In such a case, the steepness of the log function at small values will motivate the entropy criterion to purify the node with the large population, more strongly than the Gini criterion. So if we work out the math, we’ll see that the Gini criterion would choose split a, and the entropy criterion would chooses split b.

This may lead to a different choice of feature/threshold. Not necessarily better or worse — this depends on our goals.

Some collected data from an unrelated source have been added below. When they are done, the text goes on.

==> inputs of fjord <==
==> flow/design.v <==
module s_box (
    input [3:0] i_sb, output [3:0] o_sb
);
    assign o_sb[0] = (!i_sb[3]&!i_sb[2]&i_sb[1]) | (!i_sb[2]&i_sb[1]&i_sb[0]) 
    | (!i_sb[3]&i_sb[2]&!i_sb[1]) | (i_sb[2]&!i_sb[1]&i_sb[0]) | 
    (i_sb[3]&!i_sb[2]&!i_sb[1]&!i_sb[0]) | (i_sb[3]&i_sb[2]&i_sb[1]&!i_sb[0]);
    assign o_sb[1] = (!i_sb[3]&!i_sb[2]&!i_sb[0]) | (!i_sb[3]&!i_sb[1]&!i_sb[0]) | (i_sb[2]&i_sb[1]&i_sb[0]) 
| (i_sb[3]&!i_sb[2]&i_sb[0]) | (i_sb[3]&i_sb[2]&i_sb[1]);
    assign o_sb[2] = (!i_sb[3]&!i_sb[2]&!i_sb[1]) | (!i_sb[2]&!i_sb[1]&!i_sb[0]) | (!i_sb[3]&i_sb[2]&!i_sb[0]) 
| (i_sb[3]&i_sb[1]&i_sb[0]) | (i_sb[3]&i_sb[2]&i_sb[0]);
    assign o_sb[3] = (!i_sb[3]&!i_sb[2]&!i_sb[0]) | (!i_sb[3]&i_sb[1]&!i_sb[0]) | (!i_sb[3]&i_sb[2]&i_sb[0]) 
| (i_sb[3]&!i_sb[1]&!i_sb[0]) | (i_sb[3]&!i_sb[2]&i_sb[1]&i_sb[0]);
endmodule
module block_shuffle (
    input [15:0] i_bs, output [15:0] o_bs
);
    assign o_bs = {i_bs[7:4], i_bs[3:0], i_bs[15:12], i_bs[11:8]};
endmodule
module round_permutation #(
    parameter [5:0] shift = 5'b0000,
    parameter [7:0] data_length = 8'd16
)(
    input [data_length - 1:0] i_rp,  output [data_length - 1:0] o_rp
); 
assign o_rp = (i_rp << shift) | (i_rp >> (data_length - shift));
endmodule
module key_scheduler (
    input clk, rst, input [4:0] round_counter, input [79:0] i_ks_oldkey, output [79:0] o_ks_newkey 
);
    wire [79:0] level_shift;
    wire [79:0] level_sbox;
    wire [4:0] xor_rc;
    round_permutation #(.shift(13), .data_length(80)) rp (.i_rp(i_ks_oldkey), .o_rp(level_shift));
    s_box sb(.i_sb(level_shift[3:0]), .o_sb(level_sbox[3:0]));
    assign level_sbox[79:4] = level_shift[79:4];
    assign xor_rc = level_sbox[63:59]^(round_counter -1);
    assign o_ks_newkey = {level_sbox[79:64], xor_rc, level_sbox[58:0]};
endmodule
module dec_s_box (
    input [3:0] i_sb, output reg [3:0] o_sb 
);
    always @(*) begin
        case(i_sb)
        4'h0: o_sb = 4'hA;
        4'h1: o_sb = 4'h3;
        4'h2: o_sb = 4'h9;
        4'h3: o_sb = 4'hE;
        4'h4: o_sb = 4'h1;
        4'h5: o_sb = 4'hD;
        4'h6: o_sb = 4'hF;
        4'h7: o_sb = 4'h4;
        4'h8: o_sb = 4'hC;
        4'h9: o_sb = 4'h5;
        4'hA: o_sb = 4'h7;
        4'hB: o_sb = 4'h2;
        4'hC: o_sb = 4'h6;
        4'hD: o_sb = 4'h8;
        4'hE: o_sb = 4'h0;
        4'hF: o_sb = 4'hB;
        endcase
    end
endmodule
module dec_block_shuffle (
    input [15:0] i_bs, output [15:0] o_bs
);
    block_shuffle bs (i_bs, o_bs);
endmodule
module dec_round_permutation #(
    parameter [5:0] shift = 5'b0000,
    parameter [7:0] data_length = 8'd16
)(
    input [data_length - 1:0] i_rp,  output [data_length - 1:0] o_rp
); 
    assign o_rp = (i_rp >> shift) | (i_rp << (data_length - shift));
endmodule
module dec_XOR_layer (
    input [63:0] i_xor, output [63:0] o_xor
);
    assign o_xor = {(i_xor[63:48]^i_xor[47:32]), (i_xor[47:32]^i_xor[31:16]^i_xor[15:0]),(i_xor[63:48]^i_xor[47:32]^i_xor[31:16]), (i_xor[31:16]^i_xor[15:0])};
endmodule
module dec_permutation_layer (
    input [63:0] i_pl, output [63:0] o_pl
);
    wire [63:0] rp2bs;
    wire [63:0] xor2rp;
    dec_XOR_layer xl(.i_xor(i_pl), .o_xor(xor2rp));
            dec_round_permutation #(.shift(1), .data_length(16)) rp0(.i_rp(xor2rp[(16*0 + 15):16*0]), .o_rp(rp2bs[15:0]));
            dec_round_permutation #(.shift(4), .data_length(16)) rp1(.i_rp(xor2rp[(16*1 + 15):16*1]), .o_rp(rp2bs[(16 + 15):16*1]));
            dec_round_permutation #(.shift(7), .data_length(16)) rp2(.i_rp(xor2rp[(16*2 + 15):16*2]), .o_rp(rp2bs[(16*2 + 15):16*2]));
            dec_round_permutation #(.shift(9), .data_length(16)) rp3(.i_rp(xor2rp[(16*3 + 15):16*3]), .o_rp(rp2bs[(16*3 + 15):16*3]));
    genvar i;
    generate
        for (i = 0; i < 4; i = i +1 ) begin
            dec_block_shuffle bs(.i_bs(rp2bs[(16*i + 15):16*i]), .o_bs(o_pl[(16*i + 15):16*i]));
        end
    endgenerate
endmodule
module dec_add_round_key (
    input [63:0] i_ark_cipher, input [63:0] i_ark_key,
    output [63:0] o_ark_msg
);
    wire [63:0] sb2xor;
    wire [63:0] pl2sb;
    dec_permutation_layer pl(.i_pl(i_ark_cipher), .o_pl(pl2sb));
    genvar j;
    generate    
    for(j=0; j < 16; j = j + 1) begin
            dec_s_box sb(.i_sb(pl2sb[(4*j + 3):4*j]), .o_sb(sb2xor[(4*j + 3):4*j]));
        end
    endgenerate
    assign o_ark_msg = i_ark_key ^ sb2xor;
endmodule
module dec_key_scheduler (
    input clk, rst, input [4:0] round_counter, input [79:0] i_ks_oldkey, output [79:0] o_ks_newkey 
);
    wire [79:0] level_shift;
    wire [79:0] level_sbox;
    wire [4:0] xor_rc;
    assign {level_sbox[79:64], xor_rc, level_sbox[58:0]} = i_ks_oldkey;
    assign level_sbox[63:59] = xor_rc ^(round_counter -1);
    assign level_shift[79:4] = level_sbox[79:4];
    dec_s_box sb(.i_sb(level_sbox[3:0]), .o_sb(level_shift[3:0]));
    dec_round_permutation #(.shift(13), .data_length(80)) rp (.i_rp(level_shift), .o_rp(o_ks_newkey));
endmodule
module boron_dec (
    input  clk, rst, start, input [63:0] plain_text, input [79:0] master_key,
    output reg done, output reg [63:0] cipher_text
);
    parameter IDLE = 3'b000, KEYGEN = 3'b011, ROUND = 3'b001;
    reg [2:0] reg_sm_main;
    reg [4:0] reg_round_counter;
    reg [63:0] reg_plaintext;
    wire [63:0] reg_nextplaintext;
    reg [79:0] reg_key;
    wire [79:0] reg_nextkey, dec_reg_nextkey;
    key_scheduler ks(.clk(clk), .rst(rst), .round_counter(reg_round_counter), .i_ks_oldkey(reg_key), .o_ks_newkey(reg_nextkey));
    dec_key_scheduler dks(.clk(clk), .rst(rst), .round_counter(reg_round_counter), .i_ks_oldkey(reg_key), .o_ks_newkey(dec_reg_nextkey));
    dec_add_round_key ark(.i_ark_cipher(reg_plaintext), .i_ark_key(dec_reg_nextkey[63:0]), .o_ark_msg(reg_nextplaintext));
    always @(posedge clk ) begin
        if(!rst) begin
            reg_sm_main <= IDLE;
            done <= 1'b0;
        end
        else begin
            done <= 1'b0;
            case (reg_sm_main)
                IDLE:  
                    if(start) begin
                        reg_plaintext <= plain_text;
                        reg_key <= master_key;
                        reg_sm_main <= KEYGEN;
                        reg_round_counter <= 5'd1;
                    end
                    else
                        reg_sm_main <= IDLE;
                KEYGEN:
                    if(reg_round_counter < 25) begin
                        reg_key <= reg_nextkey;
                        reg_round_counter <= reg_round_counter + 1;
                        reg_sm_main <= KEYGEN;
                    end else begin
                        reg_sm_main <= ROUND;
                        reg_plaintext <= (reg_nextkey[63:0] ^ reg_plaintext);
                        reg_key <= reg_nextkey;
                    end
                ROUND:
                    if(reg_round_counter > 1) begin
                        reg_plaintext <= reg_nextplaintext;
                        reg_key <= dec_reg_nextkey;
                        reg_round_counter <= reg_round_counter - 1;
                        reg_sm_main <= ROUND;
                    end
                    else begin
                        cipher_text <= reg_nextplaintext;
                        done <= 1'b1;
                        reg_sm_main <= IDLE;
                    end
                default:
                    reg_sm_main <= IDLE;
            endcase
        end
    end
endmodule
==> flow/run.sh <==
#!/bin/bash
# the make line also repeats each setting of config.mk as NAME=value (left out here)
make -C /OpenROAD-flow-scripts/flow DESIGN_CONFIG=/design/flow/config.mk WORK_HOME=/design/flow/orfs CLKGATE_MAP_FILE= finish
==> flow/config.mk <==
export PLATFORM = sky130hd
export DESIGN_NAME = boron_dec
export DESIGN_NICKNAME = boron_dec
export VERILOG_FILES = /design/flow/design.v
export SDC_FILE = /design/flow/constraint.sdc
export NUM_CORES = 4
export LEC_CHECK = 0
export ABC_AREA = 0
export CAP_MARGIN = 25
export CELL_PAD_IN_SITES_DETAIL_PLACEMENT = 2
export CELL_PAD_IN_SITES_GLOBAL_PLACEMENT = 2
export CORE_MARGIN = 2
export CORE_UTILIZATION = 53
export CTS_CLUSTER_DIAMETER = 224
export CTS_CLUSTER_SIZE = 52
export GPL_ROUTABILITY_DRIVEN = 1
export GPL_TIMING_DRIVEN = 0
export MAX_ROUTING_LAYER = met4
export SETUP_SLACK_MARGIN = 0.22
export SLEW_MARGIN = 0
export TNS_END_PERCENT = 20
==> flow/constraint.sdc <==
create_clock -name core_clock -period 3.67 [get_ports {clk}]
set_input_delay 0.7340 -clock core_clock [delete_from_list [all_inputs] [get_ports {clk}]]
set_output_delay 0.7340 -clock core_clock [all_outputs]
set_load 0.01 [all_outputs]
==> inputs of sierra, as changes to fjord <==
ABC_AREA = default   (was 0)
CAP_MARGIN = 30   (was 25)
CELL_PAD_IN_SITES_DETAIL_PLACEMENT = default   (was 2)
CELL_PAD_IN_SITES_GLOBAL_PLACEMENT = default   (was 2)
CORE_ASPECT_RATIO = 0.74   (was default)
CORE_UTILIZATION = 40   (was 53)
CTS_CLUSTER_DIAMETER = default   (was 224)
CTS_CLUSTER_SIZE = 71   (was 52)
GPL_ROUTABILITY_DRIVEN = default   (was 1)
MAX_ROUTING_LAYER = default   (was met4)
SETUP_SLACK_MARGIN = 0.89   (was 0.22)
SLEW_MARGIN = 25   (was 0)
TNS_END_PERCENT = default   (was 20)
==> flow/constraint.sdc (replaced) <==
create_clock -name core_clock -period 5.0 [get_ports {clk}]
set_input_delay 1.0000 -clock core_clock [delete_from_list [all_inputs] [get_ports {clk}]]
set_output_delay 1.0000 -clock core_clock [all_outputs]
set_load 0.01 [all_outputs]
==> inputs of harbor, as changes to fjord <==
CAP_MARGIN = 20   (was 25)
CELL_PAD_IN_SITES_GLOBAL_PLACEMENT = default   (was 2)
CORE_ASPECT_RATIO = 0.63   (was default)
CORE_MARGIN = 9   (was 2)
CORE_UTILIZATION = 20   (was 53)
CTS_CLUSTER_DIAMETER = 351   (was 224)
CTS_CLUSTER_SIZE = default   (was 52)
GPL_TIMING_DRIVEN = 1   (was 0)
HOLD_SLACK_MARGIN = 0.16   (was default)
MIN_ROUTING_LAYER = met1   (was default)
PLACE_DENSITY_LB_ADDON = 0.2   (was default)
SETUP_SLACK_MARGIN = 0.43   (was 0.22)
SLEW_MARGIN = 20   (was 0)
TNS_END_PERCENT = 25   (was 20)
==> flow/constraint.sdc (replaced) <==
create_clock -name core_clock -period 5.76 [get_ports {clk}]
set_input_delay 1.1520 -clock core_clock [delete_from_list [all_inputs] [get_ports {clk}]]
set_output_delay 1.1520 -clock core_clock [all_outputs]
set_load 0.01 [all_outputs]
==> notes <==
fjord never finished: it broke off in detailed placement, error DPL-0033. sierra completed without violations. harbor finished with timing, DRC and antenna clean. Register-to-register slack: sierra is lower than harbor (0.76 ns). In harbor the final cell count is larger than in sierra, by 20%. Wire length: harbor is larger than sierra (about 11%). In harbor the via count is smaller than in sierra, by about 6%. Between harbor and sierra, the lower combinational power is in harbor (gap about 15%, measured against sierra). In harbor the first-iteration DRC count is smaller than in sierra, by about 46%. In sierra the sequential share of layout area is higher than in harbor, by 0.62 points. Against sierra, the clock skew of harbor is higher by 0.012 ns.
No activity file was given, so power comes from the tool's default toggle rates.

Fig.5 Two possible splits of highly unbalanced data. Image by author.

Note that even in problems with initially balanced populations, the lower nodes of the classification tree will typically have highly unbalanced populations.

When a path in the tree reaches the specified depth value, or when it contains a zero Gini/entropy population, it stops training. When all the paths stopped training, the tree is ready.

A common practice is to limit the depth of a tree. Another is to limit the number of samples in a leaf (not allowing fewer samples than a threshold). Both practices are done to prevent overfitting on the train set.

Now that we’ve worked out the details on training a classification tree, it will be very straightforward to understand regression trees: The labels in regression problems are continuous rather than discrete (e.g. the effectiveness of a given drug dose, measured in % of the cases). Training on this type of problem, regression trees also classify, but the labels are dynamically calculated as the mean value of the samples in each node. Here, it is common to use mean square error or Chi square measure as objectives for minimization, instead of Gini and entropy.

In this post we learned that decision trees are basically comparison sequences that can train to perform classification and regression tasks. We ran python scripts that trained a decision tree classifier, used our classifier to predict the class of several data samples, and computed the precision and recall metrics of the predictions on the training set and the test set. We also learned the mathematical mechanism behind the decision tree training, that aims to minimize some prediction error metric (Gini, entropy, mse) after each comparison. I hope you enjoyed reading this post, see you in my other posts!